The report is highly critical of the legislation, which it argues is “neither forward-looking nor human rights compliant“. Its “poor drafting has allowed councils to snoop, phone hacking to flourish, privileged conversations to be illegally recorded, and CCTV to spread.” Metcalfe recommends, unsurprisingly, “root-and-branch” reform.
RIPA powers are to be curtailed through the Protection of Freedoms Bill (see this summary post by Obiter J) but Metcalfe argues that even if these are enacted, “RIPA will continue to provide a wholly inadequate legal framework for surveillance“.
The history of RIPA is interesting from a human rights perspective, as it was passed in direct response to a European Court of Human Rights ruling as well as the Human Rights Act itself.

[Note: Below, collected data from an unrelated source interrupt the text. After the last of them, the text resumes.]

[src/rtl/dp_pkg.sv]
// Shared encodings for the accumulator-core datapath:
// bus select codes, ALU op codes, flag bit indices and memory FSM states.
package dp_pkg;

    localparam logic [2:0] BUS_RF   = 3'b000;
    localparam logic [2:0] BUS_MDR  = 3'b001;
    localparam logic [2:0] BUS_PC   = 3'b010;
    localparam logic [2:0] BUS_DR   = 3'b011;
    localparam logic [2:0] BUS_AC   = 3'b100;
    localparam logic [2:0] BUS_SP   = 3'b101;
    localparam logic [2:0] BUS_IR   = 3'b110;
    localparam logic [2:0] BUS_ZERO = 3'b111;

    localparam logic [3:0] ALU_ADD     = 4'd0;
    localparam logic [3:0] ALU_SUB     = 4'd1;
    localparam logic [3:0] ALU_AND     = 4'd2;
    localparam logic [3:0] ALU_OR      = 4'd3;
    localparam logic [3:0] ALU_XOR     = 4'd4;
    localparam logic [3:0] ALU_NOT     = 4'd5;
    localparam logic [3:0] ALU_SHL     = 4'd6;
    localparam logic [3:0] ALU_SHR     = 4'd7;
    localparam logic [3:0] ALU_PASS_DR = 4'd8;
    localparam logic [3:0] ALU_PASS_AC = 4'd9;

    localparam int FLAG_Z = 0;
    localparam int FLAG_N = 1;
    localparam int FLAG_C = 2;
    localparam int FLAG_V = 3;

    localparam logic [0:0] MEM_IDLE = 1'b0;
    localparam logic [0:0] MEM_XFER = 1'b1;

endpackage
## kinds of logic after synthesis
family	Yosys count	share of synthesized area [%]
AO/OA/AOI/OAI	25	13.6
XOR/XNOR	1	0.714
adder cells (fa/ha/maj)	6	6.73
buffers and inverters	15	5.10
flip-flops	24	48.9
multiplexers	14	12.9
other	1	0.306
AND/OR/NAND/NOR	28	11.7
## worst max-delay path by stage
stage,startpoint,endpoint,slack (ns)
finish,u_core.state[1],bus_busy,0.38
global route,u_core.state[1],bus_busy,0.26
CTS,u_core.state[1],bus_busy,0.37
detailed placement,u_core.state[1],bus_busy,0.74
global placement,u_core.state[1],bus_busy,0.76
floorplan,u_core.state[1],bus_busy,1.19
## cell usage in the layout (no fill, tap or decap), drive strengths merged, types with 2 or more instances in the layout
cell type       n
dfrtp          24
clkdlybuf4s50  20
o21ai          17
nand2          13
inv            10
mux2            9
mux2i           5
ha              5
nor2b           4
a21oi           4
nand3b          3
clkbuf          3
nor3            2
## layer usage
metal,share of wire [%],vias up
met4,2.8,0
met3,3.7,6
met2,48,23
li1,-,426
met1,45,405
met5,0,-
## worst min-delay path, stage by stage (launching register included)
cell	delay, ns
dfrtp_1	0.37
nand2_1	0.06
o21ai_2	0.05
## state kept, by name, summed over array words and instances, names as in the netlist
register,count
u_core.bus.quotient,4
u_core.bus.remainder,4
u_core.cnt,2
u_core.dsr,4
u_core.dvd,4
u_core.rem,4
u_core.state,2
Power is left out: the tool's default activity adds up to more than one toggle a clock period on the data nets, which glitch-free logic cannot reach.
File: src/rtl/netlist_bist.sv
// netlist_bist: LFSR-driven BIST engine for a combinational netlist.
// Compacts netlist responses into a MISR and checks against golden.
module netlist_bist #(
  parameter int unsigned PATTERNS  = 1023,
  parameter logic [9:0]  SEED      = 10'h001,
  parameter logic [15:0] MISR_SEED = 16'h0000
) (
  input  logic        clk,
  input  logic        rst_n,
  input  logic        start,
  input  logic        abort,
  input  logic [15:0] golden,
  input  logic [3:0]  resp,
  output logic [9:0]  stim,
  output logic        busy,
  output logic        done,
  output logic        pass,
  output logic [15:0] signature
);

  // An all-zero seed would lock the LFSR, so fall back to 1.
  localparam logic [9:0] SEED_EFF =
    (SEED == 10'd0) ? 10'h001 : SEED;
  localparam logic [9:0] LAST = 10'(PATTERNS - 1);

  typedef enum logic [1:0] {
    IDLE,
    RUN,
    DONE
  } state_t;

  state_t      state_q;
  state_t      state_d;
  logic [9:0]  stim_d;
  logic [15:0] sig_d;
  logic [9:0]  cnt_q;
  logic [9:0]  cnt_d;
  logic        pass_d;
  logic [9:0]  lfsr_nxt;
  logic        fb;
  logic [15:0] misr_nxt;

  assign lfsr_nxt = {stim[8:0], stim[9] ^ stim[6]};
  assign fb = signature[15] ^ signature[13]
            ^ signature[12] ^ signature[10];
  assign misr_nxt = {signature[14:0], fb} ^ {12'b0, resp};

  assign busy = (state_q == RUN);
  assign done = (state_q == DONE);

  // State, pattern, counter and result registers.
  always_ff @(posedge clk or negedge rst_n) begin
    if (!rst_n) begin
      state_q   <= IDLE;
      stim      <= '0;
      signature <= '0;
      cnt_q     <= '0;
      pass      <= 1'b0;
    end else begin
      state_q   <= state_d;
      stim      <= stim_d;
      signature <= sig_d;
      cnt_q     <= cnt_d;
      pass      <= pass_d;
    end
  end

  // Next-state and next-register values.
  always_comb begin
    state_d = state_q;
    stim_d  = stim;
    sig_d   = signature;
    cnt_d   = cnt_q;
    pass_d  = pass;
    unique case (state_q)
      IDLE, DONE: begin
        if (start) begin
          state_d = RUN;
          stim_d  = SEED_EFF;
          sig_d   = MISR_SEED;
          cnt_d   = '0;
          pass_d  = 1'b0;
        end
      end
      RUN: begin
        if (abort) begin
          state_d = IDLE;
          stim_d  = '0;
        end else begin
          sig_d = misr_nxt;
          if (cnt_q == LAST) begin
            state_d = DONE;
            stim_d  = '0;
            pass_d  = (misr_nxt == golden);
          end else begin
            stim_d = lfsr_nxt;
            cnt_d  = cnt_q + 10'd1;
          end
        end
      end
      default: state_d = IDLE;
    endcase
  end

endmodule

File: config.mk
export PLATFORM = sky130hd
export DESIGN_NAME = netlist_bist
export DESIGN_NICKNAME = d
export VERILOG_FILES = /design/src/rtl/netlist_bist.sv
export SDC_FILE = /design/constraint.sdc
export NUM_CORES = 1
export LEC_CHECK = 0
export CAP_MARGIN = 10
export CORE_UTILIZATION = 51
export CTS_BUF_LIST = sky130_fd_sc_hd__clkbuf_4 sky130_fd_sc_hd__clkbuf_8 sky130_fd_sc_hd__clkbuf_16
export DETAILED_ROUTE_END_ITERATION = 10
export GPL_ROUTABILITY_DRIVEN = 0
export PLACE_DENSITY = 0.87
export REMOVE_ABC_BUFFERS = 1
export SYNTH_ARGS = -nofsm -noshare
export SYNTH_HDL_FRONTEND = slang
export SYNTH_SLANG_ARGS = --single-unit
File: constraint.sdc
create_clock -name clk -period 3.4 [get_ports clk]
set_input_delay 0.34 -clock clk [delete_from_list [all_inputs] [get_ports clk]]
set_output_delay 0.34 -clock clk [all_outputs]
set_load 0.01 [all_outputs]
==> flow_summary.json, run 1 <==
{
  "grt_setup_unrepaired": "false",
  "report.power.total_uw": 1090,
  "cp.required_ns": 3.56,
  "pin_count_of_the_biggest_net_entering_global_routing": 40,
  "drv_slew": 0,
  "worst_setup_path_end_kind": "flip-flop",
  "max_fo_critical_path": 18,
  "post_cts_resize_count": 0,
  "starting_utilization_of_the_core_area": 0.545,
  "design.portCount": 53,
  "max-clock-path-buffers": 2,
  "netlist_instances": 183,
  "numPortBuffers": 52,
  "timing.critical_path.cells": "clkdlybuf4s50_1, or3b_1, a41oi_4, nand3_1, xor2_1, nor2_1",
  "drt-pass1-iter-count": 4,
  "fp.dieArea_mm2": 0.00393,
  "ys_types": 30,
  "critical_path.top_delay_family": "simple AND/OR/NAND/NOR gates",
  "cts_sinks": 39,
  "wl_per_cell_um": 14.4,
  "timing.final.crit_share": 0.625,
  "die_height_um": 62.7,
  "final-instance-count-excl-fill": 283,
  "post-route-drc-count": 0,
  "cts_buffers": 5,
  "hold_ws_ns": 0.137,
  "global_route_wire_length_before_repair_mm": 6.93,
  "wire_length_after_detailed_routing_mm": 4.07,
  "antenna_found_initial": 0,
  "status": "completed",
  "num-fill-cells": 256,
  "setup.worst_path.start_class": "input port",
  "finalSetupViolCount": 0,
  "p_per_cell_area_mw_per_mm2": 431,
  "number_of_nets_with_antenna_violations_after_detailed_routing": 0,
  "vias_per_cell": 5.37,
  "power.ir.vdd_worst_mv": 0.326,
  "vias": 1521,
  "hold_viol_final": 0,
  "yosys_warnings": 0,
  "timing.setup.critical_path_class": "in2reg",
  "slew-limit-headroom": 0.450,
  "worstHoldPathType": "in2async",
  "numPlacedInstances": 275,
  "clkSlewWorstSetupHoldPaths_ns": 0.08,
  "cts_stage_hold_buffer_count": 0,
  "cts.root.buffer_cell": "clkbuf_8",
  "layout.nets": 262,
  "max_cap_viol_count": 0,
  "finClkSkew_ns": 0.00932,
  "worst_pin_slew_ns": 0.824,
  "placed_cell_area_mm2": 0.00243,
  "final_std_cell_area_no_fill_mm2": 0.00252,
  "worstPathArrival_ns": 2.28,
  "ys_seq_elements": 39,
  "chipWidth_um": 62.7,
  "totalNegativeSetupSlack_ns": 0,
  "most-common-layout-cells": "clkdlybuf4s50_1 (51), dfrtp_1 (39), nand2_1 (28), o21ai_1 (19), xor2_1 (14)",
  "area_growth_syn_to_layout_pct": 34.2,
  "drt_iter0_markers": 69,
  "place_hpwl_mm": 2.93,
  "core_area_mm2": 0.00344,
  "layout.cells.most_common": "clkdlybuf4s50_1",
  "yosysTopAreaCellShare": 0.520,
  "antenna-diode-count": 0,
  "final_layout_size_suffix_gt1_frac": 0.0591,
  "critical_path_buf_inv_count": 1,
  "max_clock_freq_mhz": 471,
  "track_usage": 0.230,
  "post_cts.repair.setup_buffers": 0,
  "via_count_of_the_first_global_routing_pass": 1477,
  "syn-mean-instance-area_um2": 10.3,
  "seq_area_frac_synth": 0.520,
  "critical_path_slowest_stage_cell": "or3b_1",
  "fin_crit_ns": 2.12,
  "clk_latency_ns": 0.29,
  "synthesis.area_mm2": 0.00188,
  "htree_levels": 2,
  "power_leakage_uw": 0.00108,
  "global_route.overflow_total": 0,
  "worst_stage_delay_on_the_critical_path_ns": 0.56,
  "num_rows": 21,
  "tritoncts": "done",
  "synth_largest_area_cell": "dfrtp_1",
  "synth_top_cells_by_area": "dfrtp_1 (52%), xor2_1 (6.5%), xnor2_1 (6.1%)"
}
-- final cells by class --
class,count,area (µm²),area share
clock buffers,6,76.3,0.0303
clock inverters,2,12.5,0.00497
inverters,3,11.3,0.00447
multi-input cells,134,862,0.342
flip-flops and latches,39,976,0.387
well taps,46,57.6,0.0229
repair buffers,53,523,0.208
-- path summary, 6_finish.rpt --
| check | slack (ns) | start | depth (start not counted) | end |
|---|---|---|---|---|
| min reg2reg | 0.51 | pass | 1 | pass |
| min in group clk | 0.51 | pass | 1 | pass |
| max | 1.28 | abort | 6 | cnt_q[8] |
| min | 0.14 | rst_n | 1 | cnt_q[5] |
| max in group asynchronous | 2.73 | rst_n | 1 | signature[1] |
| max reg2reg | 1.37 | state_q[1] | 5 | cnt_q[8] |
<file path="src/rtl/sqrt_remainder_check_if.sv">
// Purpose : handshake bundle between a floor-square-root stage, the remainder checker and its consumer.
// Latency : n/a (wires only).
// Backpressure: in_valid/in_ready on the request side, out_valid/out_ready on the result side.
// Ports   : in_valid/in_ready/num/root (request), out_valid/out_ready/rem/exact/err (result).
interface sqrt_remainder_check_if #(
  parameter int NUM_W  = 10,
  parameter int ROOT_W = NUM_W / 2
);
  logic              in_valid;
  logic              in_ready;
  logic [NUM_W-1:0]  num;
  logic [ROOT_W-1:0] root;
  logic              out_valid;
  logic              out_ready;
  logic [ROOT_W:0]   rem;
  logic              exact;
  logic              err;

  // master: the producer of pairs and consumer of results.
  modport master (
    output in_valid, num, root, out_ready,
    input  in_ready, out_valid, rem, exact, err
  );

  // slave: the checker itself.
  modport slave (
    input  in_valid, num, root, out_ready,
    output in_ready, out_valid, rem, exact, err
  );
endinterface

</file>
<file path="src/rtl/sqrt_remainder_check.sv">
// Purpose : verifies a claimed root=floor(sqrt(num)) and reports rem=num-root^2, exact and err.
// Latency : fixed; out_valid rises ROOT_W+1 cycles after the acceptance edge.
// Backpressure: one pair in flight; in_ready only in IDLE, result held in DONE until out_ready.
// Ports   : clk, rst (async active-low), bus (slave modport: request pair in, result out).
module sqrt_remainder_check #(
  parameter int NUM_W  = 10,
  parameter int ROOT_W = NUM_W / 2
) (
  input logic                   clk,
  input logic                   rst,
  sqrt_remainder_check_if.slave bus
);

  if ((NUM_W % 2) != 0 || NUM_W < 4 || ROOT_W != NUM_W / 2) begin : g_param_check
    $error("sqrt_remainder_check: NUM_W must be even and >= 4, ROOT_W must be NUM_W/2");
  end

  localparam int CNT_W = (ROOT_W > 1) ? $clog2(ROOT_W) : 1;
  localparam logic [CNT_W-1:0] CNT_LAST = CNT_W'(ROOT_W - 1);

  typedef enum logic [1:0] {
    IDLE  = 2'd0,
    MUL   = 2'd1,
    CHECK = 2'd2,
    DONE  = 2'd3
  } state_t;

  state_t state_q, state_d;

  logic [NUM_W-1:0]  num_q;
  logic [ROOT_W-1:0] root_q;
  logic [NUM_W-1:0]  mcand_q;   // root shifted left once per MUL cycle
  logic [ROOT_W-1:0] mplier_q;  // root shifted right; bit 0 selects the add
  logic [NUM_W-1:0]  acc_q;     // running root*root, never exceeds (2^ROOT_W-1)^2
  logic [CNT_W-1:0]  cnt_q;
  logic [ROOT_W:0]   rem_q;
  logic              exact_q;
  logic              err_q;

  logic              in_ready;
  logic              out_valid;
  logic              mul_last;

  // CHECK-stage arithmetic. The extra top bit of diff is the sign, so a
  // claimed root that is too large shows up as a negative difference.
  logic [NUM_W:0]    diff;
  logic [ROOT_W:0]   twice_root;
  logic              too_big;
  logic              chk_err;

  assign mul_last   = (cnt_q == CNT_LAST);
  assign diff       = {1'b0, num_q} - {1'b0, acc_q};
  assign twice_root = {root_q, 1'b0};
  assign too_big    = diff[NUM_W-1:0] > {{(NUM_W-ROOT_W-1){1'b0}}, twice_root};
  assign chk_err    = diff[NUM_W] | too_big;

  always_ff @(posedge clk or negedge rst) begin
    if (!rst) begin
      state_q <= IDLE;
    end else begin
      state_q <= state_d;
    end
  end

  always_comb begin
    state_d   = state_q;
    in_ready  = 1'b0;
    out_valid = 1'b0;
    case (state_q)
      IDLE: begin
        in_ready = 1'b1;
        if (bus.in_valid) state_d = MUL;
      end
      MUL: begin
        if (mul_last) state_d = CHECK;
      end
      CHECK: begin
        state_d = DONE;
      end
      DONE: begin
        out_valid = 1'b1;
        if (bus.out_ready) state_d = IDLE;
      end
      default: state_d = IDLE;
    endcase
  end

  always_ff @(posedge clk or negedge rst) begin
    if (!rst) begin
      num_q    <= '0;
      root_q   <= '0;
      mcand_q  <= '0;
      mplier_q <= '0;
      acc_q    <= '0;
      cnt_q    <= '0;
      rem_q    <= '0;
      exact_q  <= 1'b0;
      err_q    <= 1'b0;
    end else begin
      case (state_q)
        IDLE: begin
          if (bus.in_valid) begin
            num_q    <= bus.num;
            root_q   <= bus.root;
            mcand_q  <= {{(NUM_W-ROOT_W){1'b0}}, bus.root};
            mplier_q <= bus.root;
            acc_q    <= '0;
            cnt_q    <= '0;
          end
        end
        MUL: begin
          if (mplier_q[0]) acc_q <= acc_q + mcand_q;
          mcand_q  <= mcand_q << 1;
          mplier_q <= mplier_q >> 1;
          cnt_q    <= cnt_q + 1'b1;
        end
        CHECK: begin
          // With no error, 0 <= diff <= 2*root, so it fits ROOT_W+1 bits.
          err_q   <= chk_err;
          rem_q   <= chk_err ? '0 : diff[ROOT_W:0];
          exact_q <= ~chk_err & (diff == '0);
        end
        default: ;
      endcase
    end
  end

  assign bus.in_ready  = in_ready;
  assign bus.out_valid = out_valid;
  assign bus.rem       = rem_q;
  assign bus.exact     = exact_q;
  assign bus.err       = err_q;

endmodule

</file>
<file path="src/flat_wrapper.sv">
// flat-port wrapper written by rule: the top's interface ports become plain ports
module sqrt_remainder_check_flat 
#(
  parameter int NUM_W  = 10,
  parameter int ROOT_W = NUM_W / 2
)
  (clk, rst, bus_in_valid, bus_num, bus_root, bus_out_ready, bus_in_ready, bus_out_valid, bus_rem, bus_exact, bus_err);
  sqrt_remainder_check_if #(.NUM_W(NUM_W), .ROOT_W(ROOT_W)) bus_i ();
  input logic clk;
  input logic rst;
  input wire logic [$bits(bus_i.in_valid)-1:0] bus_in_valid;
  input wire logic [$bits(bus_i.num)-1:0] bus_num;
  input wire logic [$bits(bus_i.root)-1:0] bus_root;
  input wire logic [$bits(bus_i.out_ready)-1:0] bus_out_ready;
  output wire logic [$bits(bus_i.in_ready)-1:0] bus_in_ready;
  output wire logic [$bits(bus_i.out_valid)-1:0] bus_out_valid;
  output wire logic [$bits(bus_i.rem)-1:0] bus_rem;
  output wire logic [$bits(bus_i.exact)-1:0] bus_exact;
  output wire logic [$bits(bus_i.err)-1:0] bus_err;
  assign bus_i.in_valid = bus_in_valid;
  assign bus_i.num = bus_num;
  assign bus_i.root = bus_root;
  assign bus_i.out_ready = bus_out_ready;
  assign bus_in_ready = bus_i.in_ready;
  assign bus_out_valid = bus_i.out_valid;
  assign bus_rem = bus_i.rem;
  assign bus_exact = bus_i.exact;
  assign bus_err = bus_i.err;
  sqrt_remainder_check #(.NUM_W(NUM_W), .ROOT_W(ROOT_W)) u_core (.clk(clk), .rst(rst), .bus(bus_i));
endmodule
</file>
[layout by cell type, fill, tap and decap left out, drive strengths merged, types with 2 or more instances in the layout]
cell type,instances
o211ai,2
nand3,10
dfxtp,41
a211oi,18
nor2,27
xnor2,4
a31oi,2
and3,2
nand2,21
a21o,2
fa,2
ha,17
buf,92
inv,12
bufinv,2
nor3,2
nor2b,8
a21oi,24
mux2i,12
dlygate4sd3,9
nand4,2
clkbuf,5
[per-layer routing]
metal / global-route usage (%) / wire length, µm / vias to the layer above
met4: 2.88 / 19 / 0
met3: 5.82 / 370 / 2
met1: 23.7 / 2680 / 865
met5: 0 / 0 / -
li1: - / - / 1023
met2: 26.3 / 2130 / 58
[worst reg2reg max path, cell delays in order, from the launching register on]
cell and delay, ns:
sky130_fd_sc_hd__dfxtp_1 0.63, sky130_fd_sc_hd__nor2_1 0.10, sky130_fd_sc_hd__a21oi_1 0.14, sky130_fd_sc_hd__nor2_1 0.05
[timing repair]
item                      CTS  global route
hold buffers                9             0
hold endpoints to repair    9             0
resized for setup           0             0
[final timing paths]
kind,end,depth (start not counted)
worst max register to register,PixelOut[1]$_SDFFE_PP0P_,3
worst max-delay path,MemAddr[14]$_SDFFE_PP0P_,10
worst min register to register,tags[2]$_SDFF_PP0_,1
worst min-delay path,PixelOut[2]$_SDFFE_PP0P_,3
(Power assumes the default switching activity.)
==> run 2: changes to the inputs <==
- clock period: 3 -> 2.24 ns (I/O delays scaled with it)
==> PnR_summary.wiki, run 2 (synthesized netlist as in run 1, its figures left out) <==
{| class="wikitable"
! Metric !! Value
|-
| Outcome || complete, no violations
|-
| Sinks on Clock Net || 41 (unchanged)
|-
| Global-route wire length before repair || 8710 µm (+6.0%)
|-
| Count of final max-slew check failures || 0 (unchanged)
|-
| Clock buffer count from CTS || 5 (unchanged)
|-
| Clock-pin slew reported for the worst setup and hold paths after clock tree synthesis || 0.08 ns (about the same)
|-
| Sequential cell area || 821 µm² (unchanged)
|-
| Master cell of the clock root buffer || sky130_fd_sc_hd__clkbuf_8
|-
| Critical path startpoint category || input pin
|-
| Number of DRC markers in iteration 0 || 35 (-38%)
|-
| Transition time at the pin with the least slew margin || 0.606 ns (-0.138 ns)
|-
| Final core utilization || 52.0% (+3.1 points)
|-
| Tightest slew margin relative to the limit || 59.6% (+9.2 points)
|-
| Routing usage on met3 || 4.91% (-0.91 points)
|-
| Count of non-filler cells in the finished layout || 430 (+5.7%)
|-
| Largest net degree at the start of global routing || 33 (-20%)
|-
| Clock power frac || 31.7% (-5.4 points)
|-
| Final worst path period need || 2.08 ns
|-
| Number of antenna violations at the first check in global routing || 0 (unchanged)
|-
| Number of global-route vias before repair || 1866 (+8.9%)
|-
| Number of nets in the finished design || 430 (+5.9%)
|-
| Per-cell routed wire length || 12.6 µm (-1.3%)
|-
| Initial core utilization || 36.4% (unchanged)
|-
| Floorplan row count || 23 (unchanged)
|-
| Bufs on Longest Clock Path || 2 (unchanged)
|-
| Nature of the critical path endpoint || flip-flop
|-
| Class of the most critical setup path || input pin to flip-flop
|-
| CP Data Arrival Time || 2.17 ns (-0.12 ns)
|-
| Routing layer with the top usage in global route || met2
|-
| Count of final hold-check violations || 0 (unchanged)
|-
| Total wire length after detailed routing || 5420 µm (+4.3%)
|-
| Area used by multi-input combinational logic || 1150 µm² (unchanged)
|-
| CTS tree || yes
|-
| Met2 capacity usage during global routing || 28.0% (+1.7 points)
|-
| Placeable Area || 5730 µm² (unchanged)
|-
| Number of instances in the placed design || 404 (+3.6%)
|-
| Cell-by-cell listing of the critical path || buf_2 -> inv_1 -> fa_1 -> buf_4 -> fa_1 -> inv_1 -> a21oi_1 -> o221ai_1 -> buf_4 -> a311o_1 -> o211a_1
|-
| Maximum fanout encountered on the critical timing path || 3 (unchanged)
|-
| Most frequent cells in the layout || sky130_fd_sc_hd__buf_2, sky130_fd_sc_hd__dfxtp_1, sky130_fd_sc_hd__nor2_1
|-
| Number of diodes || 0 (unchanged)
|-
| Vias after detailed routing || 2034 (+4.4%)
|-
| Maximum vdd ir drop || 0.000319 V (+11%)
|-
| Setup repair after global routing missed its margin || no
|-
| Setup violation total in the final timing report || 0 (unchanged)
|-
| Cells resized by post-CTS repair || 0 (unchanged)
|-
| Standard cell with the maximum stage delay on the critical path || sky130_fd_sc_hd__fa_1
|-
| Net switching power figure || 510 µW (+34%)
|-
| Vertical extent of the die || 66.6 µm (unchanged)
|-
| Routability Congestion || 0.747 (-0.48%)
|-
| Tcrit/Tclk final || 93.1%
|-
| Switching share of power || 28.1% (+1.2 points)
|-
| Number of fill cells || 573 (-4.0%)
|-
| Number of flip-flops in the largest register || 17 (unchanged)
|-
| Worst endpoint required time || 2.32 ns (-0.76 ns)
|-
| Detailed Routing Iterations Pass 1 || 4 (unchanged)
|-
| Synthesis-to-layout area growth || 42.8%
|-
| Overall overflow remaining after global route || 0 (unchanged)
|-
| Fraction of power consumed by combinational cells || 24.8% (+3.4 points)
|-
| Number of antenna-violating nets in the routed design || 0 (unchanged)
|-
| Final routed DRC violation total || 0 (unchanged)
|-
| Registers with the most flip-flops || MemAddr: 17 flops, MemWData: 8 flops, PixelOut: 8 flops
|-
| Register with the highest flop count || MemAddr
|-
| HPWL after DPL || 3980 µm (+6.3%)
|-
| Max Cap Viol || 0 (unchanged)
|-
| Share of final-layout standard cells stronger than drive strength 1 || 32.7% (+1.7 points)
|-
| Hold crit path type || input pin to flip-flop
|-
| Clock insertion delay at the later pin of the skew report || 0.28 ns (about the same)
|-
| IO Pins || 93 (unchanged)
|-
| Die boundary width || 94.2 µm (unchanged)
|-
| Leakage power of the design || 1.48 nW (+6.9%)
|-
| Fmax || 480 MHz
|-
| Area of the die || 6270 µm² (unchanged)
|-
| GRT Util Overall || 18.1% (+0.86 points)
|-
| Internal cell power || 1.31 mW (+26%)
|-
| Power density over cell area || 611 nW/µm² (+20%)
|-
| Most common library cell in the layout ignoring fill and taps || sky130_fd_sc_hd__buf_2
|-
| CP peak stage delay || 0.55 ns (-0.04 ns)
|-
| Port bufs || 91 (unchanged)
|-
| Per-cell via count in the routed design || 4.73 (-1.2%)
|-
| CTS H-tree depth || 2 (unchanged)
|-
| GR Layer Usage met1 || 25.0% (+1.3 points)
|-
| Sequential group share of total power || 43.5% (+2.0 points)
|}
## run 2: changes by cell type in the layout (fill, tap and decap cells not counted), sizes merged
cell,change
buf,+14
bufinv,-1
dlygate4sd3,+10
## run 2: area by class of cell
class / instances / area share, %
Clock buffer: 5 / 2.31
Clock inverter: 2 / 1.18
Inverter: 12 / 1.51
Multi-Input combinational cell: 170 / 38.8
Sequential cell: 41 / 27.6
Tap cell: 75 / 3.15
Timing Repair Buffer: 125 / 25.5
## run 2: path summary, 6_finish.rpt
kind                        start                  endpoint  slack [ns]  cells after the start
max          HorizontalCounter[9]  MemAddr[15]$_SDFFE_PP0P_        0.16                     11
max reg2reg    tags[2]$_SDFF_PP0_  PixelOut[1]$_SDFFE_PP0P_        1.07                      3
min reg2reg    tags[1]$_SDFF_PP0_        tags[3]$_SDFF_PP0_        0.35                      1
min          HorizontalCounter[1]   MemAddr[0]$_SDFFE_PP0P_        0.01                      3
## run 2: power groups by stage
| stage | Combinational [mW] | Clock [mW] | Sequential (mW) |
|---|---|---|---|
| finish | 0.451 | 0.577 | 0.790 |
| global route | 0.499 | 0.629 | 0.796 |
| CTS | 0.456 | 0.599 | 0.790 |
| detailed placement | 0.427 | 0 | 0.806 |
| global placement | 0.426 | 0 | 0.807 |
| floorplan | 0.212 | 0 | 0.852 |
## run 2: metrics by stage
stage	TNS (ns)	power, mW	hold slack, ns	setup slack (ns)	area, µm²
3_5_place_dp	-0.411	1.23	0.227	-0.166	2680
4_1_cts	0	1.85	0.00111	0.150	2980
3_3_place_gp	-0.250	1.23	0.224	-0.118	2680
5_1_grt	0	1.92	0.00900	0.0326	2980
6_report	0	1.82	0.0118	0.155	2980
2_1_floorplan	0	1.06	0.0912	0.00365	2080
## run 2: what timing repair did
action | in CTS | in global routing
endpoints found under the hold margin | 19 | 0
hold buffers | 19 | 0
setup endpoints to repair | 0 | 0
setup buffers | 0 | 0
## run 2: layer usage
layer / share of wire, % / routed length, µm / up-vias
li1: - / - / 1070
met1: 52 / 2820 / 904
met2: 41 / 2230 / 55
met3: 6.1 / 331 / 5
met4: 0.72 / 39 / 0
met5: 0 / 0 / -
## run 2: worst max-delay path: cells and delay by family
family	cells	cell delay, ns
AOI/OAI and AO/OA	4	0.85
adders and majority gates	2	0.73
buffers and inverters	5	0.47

For more on the history of the act, as well as its central role in the phone hacking scandal, see my post: Was it human rights wot won the phone hacking scandal?
The Executive Summary and a Scribd version of the report are reproduced below:
• In 2000, Parliament enacted RIPA. At the time, it was acclaimed by government ministers as human rights-compliant, forward-looking legislation.
• Since RIPA came into force in 2000, there have been:
– more than 20,000 warrants for the interception of phone calls, emails, and Internet use;
– at least 2.7 million requests for communications data, including phone bills and location data;
– more than 4,000 authorisations for intrusive surveillance, eg, planting bugs in someone’s house
– at least 30,000 authorisations for directed surveillance, eg, following someone’s movements in
public, or watching their house.
• In total, there have been close to three million decisions taken by public bodies under RIPA in the last decade.
• This does not even begin to include the number of warrants and authorisations on behalf of MI5, MI6 and GCHQ, which have never been made public.
• Of the decisions we do know about, fewer than 5,000 (about 0.16 per cent) were approved by a judge.
• The main complaints body under RIPA, the Investigatory Powers Tribunal, has dealt with only 1,100 cases in the last decade.
• In the last decade, it has upheld only ten complaints.
• Surveillance is a necessary activity in the fight against serious crime. It is a vital part of our national security. It has saved countless lives and helped convict hundreds of thousands of criminals.
• Unnecessary and excessive surveillance, however, destroys our privacy and blights our freedoms.
• RIPA has not only failed to check a great deal of plainly excessive surveillance by public bodies over the last decade but, in many cases, inadvertently encouraged it. Its poor drafting has allowed councils to snoop, phone hacking to flourish, privileged conversations to be illegally recorded, and CCTV to spread. It is also badly out of date.
• RIPA is neither forward-looking nor human rights compliant. Piecemeal amendments are no longer enough for what is already a piecemeal Act. Root-and-branch reform of the law on surveillance is needed to provide freedom from unreasonable suspicion, and put in place truly effective safeguards against the abuse of what are necessary powers.